El reto de crecer sin tutelas
Recientemente, una universidad española restringió la participación de los padres en los procesos de reclamación académica de sus hijos bajo el principio de que, al ser mayores de edad, ellos deben asumir la responsabilidad de gestionar sus propias dificultades. Esta decisión, más allá de su dimensión administrativa, plantea una cuestión de fondo sobre el papel de la familia en el desarrollo de la autonomía de los niños y jóvenes.
Desde distintos ámbitos sociales se ha difundido la idea de que los jóvenes de hoy muestran una capacidad limitada para afrontar y resolver sus propios problemas, lo que ha llevado a etiquetarlos como emocionalmente frágiles o poco resilientes. Si bien esta percepción puede apoyarse en ciertos comportamientos visibles, también responde a una dinámica histórica recurrente: la tendencia de las generaciones adultas a subestimar a las nuevas.

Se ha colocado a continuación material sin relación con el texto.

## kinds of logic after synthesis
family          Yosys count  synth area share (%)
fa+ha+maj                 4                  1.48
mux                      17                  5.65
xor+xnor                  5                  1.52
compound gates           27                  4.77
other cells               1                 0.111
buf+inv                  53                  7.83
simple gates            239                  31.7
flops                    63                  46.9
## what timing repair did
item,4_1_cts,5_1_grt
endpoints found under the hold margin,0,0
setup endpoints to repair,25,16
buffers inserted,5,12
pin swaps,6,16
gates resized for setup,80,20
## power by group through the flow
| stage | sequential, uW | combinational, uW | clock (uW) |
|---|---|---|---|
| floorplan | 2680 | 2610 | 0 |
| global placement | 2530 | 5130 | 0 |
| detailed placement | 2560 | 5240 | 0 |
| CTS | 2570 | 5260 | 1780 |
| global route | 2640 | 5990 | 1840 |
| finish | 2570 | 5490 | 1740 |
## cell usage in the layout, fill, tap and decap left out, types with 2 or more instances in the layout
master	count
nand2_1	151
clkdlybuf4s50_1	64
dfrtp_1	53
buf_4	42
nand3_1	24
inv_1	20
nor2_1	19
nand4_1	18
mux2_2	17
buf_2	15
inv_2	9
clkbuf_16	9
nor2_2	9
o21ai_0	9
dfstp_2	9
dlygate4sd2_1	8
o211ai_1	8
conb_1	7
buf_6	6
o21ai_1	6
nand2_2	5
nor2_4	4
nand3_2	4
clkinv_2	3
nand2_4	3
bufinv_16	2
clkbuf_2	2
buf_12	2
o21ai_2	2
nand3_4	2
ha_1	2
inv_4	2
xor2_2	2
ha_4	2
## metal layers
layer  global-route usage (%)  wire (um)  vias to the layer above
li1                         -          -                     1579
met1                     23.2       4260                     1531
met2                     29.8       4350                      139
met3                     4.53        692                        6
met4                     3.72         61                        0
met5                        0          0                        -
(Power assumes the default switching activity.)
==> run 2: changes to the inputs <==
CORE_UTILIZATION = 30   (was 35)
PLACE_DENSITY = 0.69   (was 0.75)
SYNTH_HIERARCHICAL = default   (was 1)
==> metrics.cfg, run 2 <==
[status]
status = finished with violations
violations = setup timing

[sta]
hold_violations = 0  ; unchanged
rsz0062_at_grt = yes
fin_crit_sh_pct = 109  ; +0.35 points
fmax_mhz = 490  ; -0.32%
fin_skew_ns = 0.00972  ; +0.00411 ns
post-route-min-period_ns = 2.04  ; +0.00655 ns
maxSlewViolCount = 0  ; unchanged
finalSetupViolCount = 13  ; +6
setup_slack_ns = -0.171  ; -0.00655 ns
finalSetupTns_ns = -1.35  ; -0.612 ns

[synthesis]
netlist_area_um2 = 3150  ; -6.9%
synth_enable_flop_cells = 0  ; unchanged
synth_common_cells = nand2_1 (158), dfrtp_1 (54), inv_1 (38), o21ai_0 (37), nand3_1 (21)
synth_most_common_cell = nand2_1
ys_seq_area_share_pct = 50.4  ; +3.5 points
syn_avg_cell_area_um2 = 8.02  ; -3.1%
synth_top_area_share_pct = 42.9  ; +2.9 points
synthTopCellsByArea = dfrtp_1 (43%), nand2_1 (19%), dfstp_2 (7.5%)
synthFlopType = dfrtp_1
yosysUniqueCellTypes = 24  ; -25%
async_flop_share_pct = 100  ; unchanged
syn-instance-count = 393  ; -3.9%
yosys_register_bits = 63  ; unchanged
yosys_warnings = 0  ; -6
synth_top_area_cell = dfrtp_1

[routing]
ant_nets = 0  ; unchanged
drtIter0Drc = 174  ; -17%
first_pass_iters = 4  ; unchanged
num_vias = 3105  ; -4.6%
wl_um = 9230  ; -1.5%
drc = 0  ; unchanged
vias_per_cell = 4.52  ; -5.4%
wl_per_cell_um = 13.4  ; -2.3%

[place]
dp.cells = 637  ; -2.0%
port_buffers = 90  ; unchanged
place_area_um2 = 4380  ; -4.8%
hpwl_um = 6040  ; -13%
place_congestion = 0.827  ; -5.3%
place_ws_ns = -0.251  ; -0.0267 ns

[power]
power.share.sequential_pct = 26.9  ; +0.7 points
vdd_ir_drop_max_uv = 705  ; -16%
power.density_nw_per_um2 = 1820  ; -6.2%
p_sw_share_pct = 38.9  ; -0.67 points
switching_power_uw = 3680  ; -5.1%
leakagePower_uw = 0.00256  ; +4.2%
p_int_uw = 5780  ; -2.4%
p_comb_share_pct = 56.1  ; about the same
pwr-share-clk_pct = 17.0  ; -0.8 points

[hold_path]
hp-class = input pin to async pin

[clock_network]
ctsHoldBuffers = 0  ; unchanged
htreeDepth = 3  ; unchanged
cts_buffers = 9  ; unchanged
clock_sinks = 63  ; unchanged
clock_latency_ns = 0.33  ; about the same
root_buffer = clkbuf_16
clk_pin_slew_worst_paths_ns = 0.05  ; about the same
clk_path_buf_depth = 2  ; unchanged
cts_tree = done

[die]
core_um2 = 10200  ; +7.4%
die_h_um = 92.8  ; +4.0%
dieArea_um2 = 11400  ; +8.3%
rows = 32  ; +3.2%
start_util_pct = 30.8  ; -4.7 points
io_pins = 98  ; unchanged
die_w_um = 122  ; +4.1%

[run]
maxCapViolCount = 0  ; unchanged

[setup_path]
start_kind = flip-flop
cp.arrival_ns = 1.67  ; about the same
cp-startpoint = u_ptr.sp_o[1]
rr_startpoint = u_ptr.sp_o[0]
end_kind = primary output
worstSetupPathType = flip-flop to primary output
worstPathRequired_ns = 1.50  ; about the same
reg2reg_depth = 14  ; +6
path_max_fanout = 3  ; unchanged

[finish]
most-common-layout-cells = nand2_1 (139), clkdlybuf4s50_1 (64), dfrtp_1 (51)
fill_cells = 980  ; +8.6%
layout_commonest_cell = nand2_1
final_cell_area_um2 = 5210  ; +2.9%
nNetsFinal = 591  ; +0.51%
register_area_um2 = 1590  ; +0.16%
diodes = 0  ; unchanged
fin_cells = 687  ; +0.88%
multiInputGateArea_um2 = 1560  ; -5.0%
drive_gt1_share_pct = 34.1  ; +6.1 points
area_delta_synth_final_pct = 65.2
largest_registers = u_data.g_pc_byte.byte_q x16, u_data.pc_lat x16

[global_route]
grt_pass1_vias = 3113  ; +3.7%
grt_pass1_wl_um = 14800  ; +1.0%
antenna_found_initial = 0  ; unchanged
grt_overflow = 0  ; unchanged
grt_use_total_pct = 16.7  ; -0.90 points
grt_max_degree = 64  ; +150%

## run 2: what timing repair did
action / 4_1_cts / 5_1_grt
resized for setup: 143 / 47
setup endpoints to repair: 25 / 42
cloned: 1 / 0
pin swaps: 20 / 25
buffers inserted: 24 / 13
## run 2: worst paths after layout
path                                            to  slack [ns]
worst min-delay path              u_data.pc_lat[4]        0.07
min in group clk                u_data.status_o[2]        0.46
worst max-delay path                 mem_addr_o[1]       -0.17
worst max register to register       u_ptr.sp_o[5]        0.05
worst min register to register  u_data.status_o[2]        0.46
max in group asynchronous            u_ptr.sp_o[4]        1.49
--- config.mk ---
export PLATFORM = sky130hd
export DESIGN_NAME = gpio_irq_detect
export DESIGN_NICKNAME = d
export VERILOG_FILES = /design/src/rtl/gpio_irq_pkg.sv /design/src/rtl/gpio_irq_sync.sv /design/src/rtl/gpio_irq_pin_det.sv /design/src/rtl/gpio_irq_status.sv /design/src/rtl/gpio_irq_detect.sv
export SDC_FILE = /design/constraint.sdc
export NUM_CORES = 1
export LEC_CHECK = 0
export ABC_AREA = 1
export ABC_CLOCK_PERIOD_IN_PS = 10370
export BUFFER_PORTS_ARGS = -buffer_cell sky130_fd_sc_hd__buf_2
export CAP_MARGIN = 0
export CORE_ASPECT_RATIO = 0.8
export CORE_MARGIN = 5
export CORE_UTILIZATION = 60
export DETAILED_ROUTE_END_ITERATION = 8
export PLACE_DENSITY = 0.79
export RECOVER_POWER = 25
export SYNTH_ARGS = -nofsm -noshare
export SYNTH_HDL_FRONTEND = slang
export SYNTH_SLANG_ARGS = --single-unit
export TNS_END_PERCENT = 30
--- constraint.sdc ---
create_clock -name clk_i -period 10.37 [get_ports clk_i]
set_clock_uncertainty 0.2 [all_clocks]
set_input_delay 1.5555 -clock clk_i [delete_from_list [all_inputs] [get_ports clk_i]]
set_output_delay 1.5555 -clock clk_i [all_outputs]
set_load 0.02 [all_outputs]
**config.mk**
```make
export PLATFORM = sky130hd
export DESIGN_NAME = ist_irq_status
export DESIGN_NICKNAME = d
export VERILOG_FILES = /design/src/rtl/ist_pkg.sv /design/src/rtl/ist_decode.sv /design/src/rtl/ist_src_bit.sv /design/src/rtl/ist_err_capture.sv /design/src/rtl/ist_irq_status.sv
export SDC_FILE = /design/constraint.sdc
export NUM_CORES = 1
export LEC_CHECK = 0
export BUFFER_PORTS_ARGS = -buffer_cell sky130_fd_sc_hd__buf_4
export CORE_ASPECT_RATIO = 0.7
export CORE_MARGIN = 10
export CORE_UTILIZATION = 48
export CTS_CLUSTER_DIAMETER = 60
export CTS_CLUSTER_SIZE = 12
export DETAILED_ROUTE_END_ITERATION = 10
export HOLD_SLACK_MARGIN = 0.1
export PLACE_DENSITY = 0.79
export SYNTH_ARGS = -nofsm -noshare
export SYNTH_HDL_FRONTEND = slang
export SYNTH_SLANG_ARGS = --single-unit
```
**constraint.sdc**
```tcl
create_clock -name clk -period 1.9 [get_ports clk]
set_clock_uncertainty 0.2 [all_clocks]
set_input_delay 0.19 -clock clk [delete_from_list [all_inputs] [get_ports clk]]
set_output_delay 0.19 -clock clk [all_outputs]
set_load 0.02 [all_outputs]
```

La crítica intergeneracional no es un fenómeno reciente. En todas las épocas, cada generación ha tendido a considerar a la siguiente como menos preparada, menos comprometida o menos capaz, sin atender suficientemente a los factores culturales y contextuales que moldean sus experiencias. Esta visión simplificada ignora las transformaciones socioeconómicas y tecnológicas que inciden directamente en los modos de ser, pensar y actuar de la juventud, y que exigen nuevas formas de adaptación.

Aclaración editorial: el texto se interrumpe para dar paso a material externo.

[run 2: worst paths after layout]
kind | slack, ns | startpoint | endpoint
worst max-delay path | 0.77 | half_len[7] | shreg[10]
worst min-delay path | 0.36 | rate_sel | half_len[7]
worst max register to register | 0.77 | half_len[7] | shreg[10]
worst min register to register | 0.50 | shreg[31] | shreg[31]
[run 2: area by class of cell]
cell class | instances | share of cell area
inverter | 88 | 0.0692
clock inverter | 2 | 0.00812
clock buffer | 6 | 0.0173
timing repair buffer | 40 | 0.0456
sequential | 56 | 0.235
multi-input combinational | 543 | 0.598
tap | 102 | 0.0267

No obstante, es pertinente reconocer que parte de esa dificultad en la resolución de conflictos puede estar vinculada a modelos de crianza excesivamente protectores. En las últimas décadas, ha proliferado el fenómeno de los llamados “padres helicóptero”: progenitores que, movidos por su deseo de evitarles sufrimientos a sus hijos, intervienen de forma constante en sus vidas, anticipándose a sus problemas y ofreciéndoles las soluciones antes de que estos puedan siquiera afrontarlos. Esta actitud, aunque bienintencionada, limita el desarrollo de competencias tan esenciales como la toma de decisiones, la tolerancia a la frustración y la resiliencia.

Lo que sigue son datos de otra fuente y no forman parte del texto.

[src/rtl/tis_wait_timer.sv]
// Module: tis_wait_timer
// Counts clock cycles from the last clear and saturates at the limit.
// Assumes the limit is stable while the poll phase using it runs.
module tis_wait_timer #(
    parameter int CW = 8
) (
    input  logic          clk,
    input  logic          rst_n,
    input  logic          clr,
    input  logic [CW-1:0] limit,
    output logic          expired
);
    logic [CW-1:0] cnt;

    // Cycle counter, restarted by clr, holds once the limit is reached.
    always_ff @(posedge clk) begin
        if (!rst_n || clr) begin
            cnt <= '0;
        end else if (cnt < limit) begin
            cnt <= cnt + 1'b1;
        end
    end

    assign expired = (cnt >= limit);
endmodule

[src/rtl/tis_chunk_size.sv]
// Module: tis_chunk_size
// Picks the next FIFO chunk size as the smaller of burst count and remainder.
// Assumes remain excludes the held-back final byte.
module tis_chunk_size #(
    parameter int LEN_W = 12
) (
    input  logic [15:0]      burst,
    input  logic [LEN_W-1:0] remain,
    output logic [LEN_W-1:0] chunk
);
    localparam int MW = (LEN_W > 16) ? LEN_W : 16;

    logic [MW-1:0] b_ext;
    logic [MW-1:0] r_ext;

    // Widen both operands to a common width before comparing.
    always_comb begin
        b_ext = MW'(burst);
        r_ext = MW'(remain);
        chunk = (b_ext < r_ext) ? b_ext[LEN_W-1:0] : remain;
    end
endmodule

[src/rtl/tis_cmd_sender.sv]
// Module: tis_cmd_sender
// Sends one command through the TIS status/FIFO handshake: claim locality,
// ensure command-ready, stream chunks by burst count, hold back and check
// the final byte, issue GO. Failures cancel and release the locality.
// Assumes buf_data is combinational from buf_addr and that xact_done comes
// at least one cycle after xact_req.
module tis_cmd_sender
    import tis_tx_pkg::*;
#(
    parameter int LEN_W   = 12,
    parameter int HDR_LEN = 10,
    parameter int TMO_A   = 2000,
    parameter int TMO_B   = 20000,
    parameter int TMO_D   = 2000
) (
    input  logic             clk,
    input  logic             rst_n,
    input  logic             start,
    input  logic [LEN_W-1:0] cmd_len,
    output logic             busy,
    output logic             done,
    output logic [1:0]       err,
    output logic [LEN_W-1:0] buf_addr,
    input  logic [7:0]       buf_data,
    output logic             xact_req,
    output logic             xact_wr,
    output logic [7:0]       xact_addr,
    output logic [7:0]       xact_wdata,
    output logic             xact_chunk_end,
    input  logic             xact_done,
    input  logic [7:0]       xact_rdata
);
    localparam int TMO_AB  = (TMO_A > TMO_B) ? TMO_A : TMO_B;
    localparam int TMO_MAX = (TMO_AB > TMO_D) ? TMO_AB : TMO_D;
    localparam int CW      = $clog2(TMO_MAX + 1) + 1;
    localparam logic [CW-1:0]    LIM_A = CW'(TMO_A);
    localparam logic [CW-1:0]    LIM_B = CW'(TMO_B);
    localparam logic [CW-1:0]    LIM_D = CW'(TMO_D);
    localparam logic [LEN_W-1:0] ONE   = LEN_W'(1);
    localparam logic [LEN_W-1:0] HDR_W = LEN_W'(HDR_LEN);

    seq_state_e       state;
    tx_err_e          err_q;
    logic             pend;
    logic             done_q;
    logic             tmo_clr;
    logic             tmo_exp;
    logic [CW-1:0]    tmo_lim;
    logic [LEN_W-1:0] len_q;
    logic [LEN_W-1:0] idx;
    logic [LEN_W-1:0] chunk_left;
    logic [LEN_W-1:0] chunk_new;
    logic [7:0]       bc_lo;
    logic [15:0]      burst_now;
    logic             is_bus;
    logic             fin;

    assign fin       = pend && xact_done;
    assign burst_now = {xact_rdata, bc_lo};
    assign busy      = (state != S_IDLE);
    assign done      = done_q;
    assign err       = err_q;
    assign buf_addr  = idx;
    assign xact_req  = is_bus && !pend;

    // Timeout limit belongs to the poll phase in progress.
    always_comb begin
        case (state)
            S_LOC_POLL: tmo_lim = LIM_A;
            S_STS_POLL: tmo_lim = LIM_B;
            default:    tmo_lim = LIM_D;
        endcase
    end

    tis_wait_timer #(.CW(CW)) u_timer (
        .clk     (clk),
        .rst_n   (rst_n),
        .clr     (tmo_clr),
        .limit   (tmo_lim),
        .expired (tmo_exp)
    );

    tis_chunk_size #(.LEN_W(LEN_W)) u_chunk (
        .burst  (burst_now),
        .remain (len_q - ONE - idx),
        .chunk  (chunk_new)
    );

    // Register access issued by the current state.
    always_comb begin
        is_bus         = 1'b1;
        xact_wr        = 1'b0;
        xact_addr      = REG_STATUS;
        xact_wdata     = 8'h00;
        xact_chunk_end = 1'b0;
        case (state)
            S_LOC_REQ:  begin xact_wr = 1'b1; xact_addr = REG_ACCESS; xact_wdata = ACC_REQ_USE; end
            S_LOC_POLL: xact_addr = REG_ACCESS;
            S_STS_CHK, S_STS_POLL, S_PRE_LAST, S_POST_LAST: xact_addr = REG_STATUS;
            S_STS_CXL, S_AB_CXL: begin xact_wr = 1'b1; xact_wdata = STS_CMD_RDY; end
            S_BC_LO:    xact_addr = REG_BURST_LO;
            S_BC_HI:    xact_addr = REG_BURST_HI;
            S_FIFO:     begin
                xact_wr = 1'b1; xact_addr = REG_FIFO; xact_wdata = buf_data;
                xact_chunk_end = (chunk_left == ONE);
            end
            S_LAST:     begin
                xact_wr = 1'b1; xact_addr = REG_FIFO; xact_wdata = buf_data;
                xact_chunk_end = 1'b1;
            end
            S_GO:       begin xact_wr = 1'b1; xact_wdata = STS_GO; end
            S_AB_REL:   begin xact_wr = 1'b1; xact_addr = REG_ACCESS; xact_wdata = ACC_ACTIVE; end
            default:    is_bus = 1'b0;
        endcase
    end

    // Sequencer: advances on each access completion and tracks byte position.
    always_ff @(posedge clk) begin
        if (!rst_n) begin
            state      <= S_IDLE;
            err_q      <= TX_OK;
            pend       <= 1'b0;
            done_q     <= 1'b0;
            tmo_clr    <= 1'b0;
            len_q      <= '0;
            idx        <= '0;
            chunk_left <= '0;
            bc_lo      <= 8'h00;
        end else begin
            done_q  <= 1'b0;
            tmo_clr <= 1'b0;
            if (xact_req) pend <= 1'b1;
            if (fin)      pend <= 1'b0;
            if (state == S_IDLE) begin
                if (start) begin
                    len_q <= cmd_len;
                    idx   <= '0;
                    if (cmd_len < HDR_W) begin
                        done_q <= 1'b1;
                        err_q  <= TX_SHORT;
                    end else begin
                        err_q <= TX_OK;
                        state <= S_LOC_REQ;
                    end
                end
            end else if (fin) begin
                case (state)
                    S_LOC_REQ: begin state <= S_LOC_POLL; tmo_clr <= 1'b1; end
                    S_LOC_POLL: begin
                        if ((xact_rdata & (ACC_ACTIVE | ACC_VALID)) == (ACC_ACTIVE | ACC_VALID))
                            state <= S_STS_CHK;
                        else if (tmo_exp) begin state <= S_AB_CXL; err_q <= TX_TIMEOUT; end
                    end
                    S_STS_CHK: begin
                        if ((xact_rdata & STS_CMD_RDY) != 8'h00) begin state <= S_BC_LO; tmo_clr <= 1'b1; end
                        else state <= S_STS_CXL;
                    end
                    S_STS_CXL: begin state <= S_STS_POLL; tmo_clr <= 1'b1; end
                    S_STS_POLL: begin
                        if ((xact_rdata & STS_CMD_RDY) != 8'h00) begin state <= S_BC_LO; tmo_clr <= 1'b1; end
                        else if (tmo_exp) begin state <= S_AB_CXL; err_q <= TX_TIMEOUT; end
                    end
                    S_BC_LO: begin bc_lo <= xact_rdata; state <= S_BC_HI; end
                    S_BC_HI: begin
                        if (burst_now != 16'h0000) begin chunk_left <= chunk_new; state <= S_FIFO; end
                        else if (tmo_exp) begin state <= S_AB_CXL; err_q <= TX_TIMEOUT; end
                        else state <= S_BC_LO;
                    end
                    S_FIFO: begin
                        idx        <= idx + ONE;
                        chunk_left <= chunk_left - ONE;
                        if (chunk_left == ONE) begin
                            if (idx + ONE == len_q - ONE) state <= S_PRE_LAST;
                            else begin state <= S_BC_LO; tmo_clr <= 1'b1; end
                        end
                    end
                    S_PRE_LAST: begin
                        if ((xact_rdata & STS_DATA_EXP) != 8'h00) state <= S_LAST;
                        else begin state <= S_AB_CXL; err_q <= TX_IOERR; end
                    end
                    S_LAST: state <= S_POST_LAST;
                    S_POST_LAST: begin
                        if ((xact_rdata & STS_DATA_EXP) == 8'h00) state <= S_GO;
                        else begin state <= S_AB_CXL; err_q <= TX_IOERR; end
                    end
                    S_GO:     begin state <= S_IDLE; done_q <= 1'b1; end
                    S_AB_CXL: state <= S_AB_REL;
                    S_AB_REL: begin state <= S_IDLE; done_q <= 1'b1; end
                    default:  state <= S_IDLE;
                endcase
            end
        end
    end

    // A request is never repeated before its completion.
    p_req_pulse_r11: assert property (@(posedge clk) disable iff (!rst_n)
        xact_req |=> !xact_req);

    // Done is reported from idle with no access pending.
    p_done_idle_r11: assert property (@(posedge clk) disable iff (!rst_n)
        done |-> (!busy && !xact_req));

    // Short commands end at once with the short code.
    p_short_reject_r1: assert property (@(posedge clk) disable iff (!rst_n)
        (start && !busy && (cmd_len < HDR_W)) |=> (done && err == TX_SHORT));

    // A FIFO chunk state always has bytes left to send.
    p_chunk_nonzero_r6: assert property (@(posedge clk) disable iff (!rst_n)
        (state == S_FIFO) |-> (chunk_left != '0));

    // Release is only reached through the cancel write.
    p_release_after_cancel_r10: assert property (@(posedge clk) disable iff (!rst_n)
        (state == S_AB_REL) |-> ($past(state) == S_AB_CXL || $past(state) == S_AB_REL));
endmodule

La sobreprotección, lejos de fortalecer, debilita a la persona. Al impedir que los jóvenes experimenten el error y aprendan de él. La experiencia, entendida como el proceso de ensayo, error y corrección, es un componente fundamental en la construcción de la madurez. Quien no se equivoca, no aprende; y quien no aprende, difícilmente puede crecer.
En este contexto, la medida adoptada por la universidad no debe interpretarse como un rechazo institucional a los padres, sino como una apuesta por la formación integral de los hijos. Al limitar la intervención parental, se fomenta la autonomía del hijo, se refuerza su autoestima y se promueve una cultura de responsabilidad personal. En definitiva, se trata de preparar a los jóvenes no solo para aprobar exámenes, sino para afrontar los desafíos de la vida adulta.
La vida, como espacio de aprendizaje, exige a cada individuo su toma de conciencia de sus capacidades y la responsabilidad sobre sus errores. Las instituciones educativas, como agentes formadores, tienen el deber de facilitar ese tránsito, no solo desde el conocimiento, sino también desde la experiencia. Y en ese camino, el papel de los padres debe ser el de acompañantes, no el de sustitutos.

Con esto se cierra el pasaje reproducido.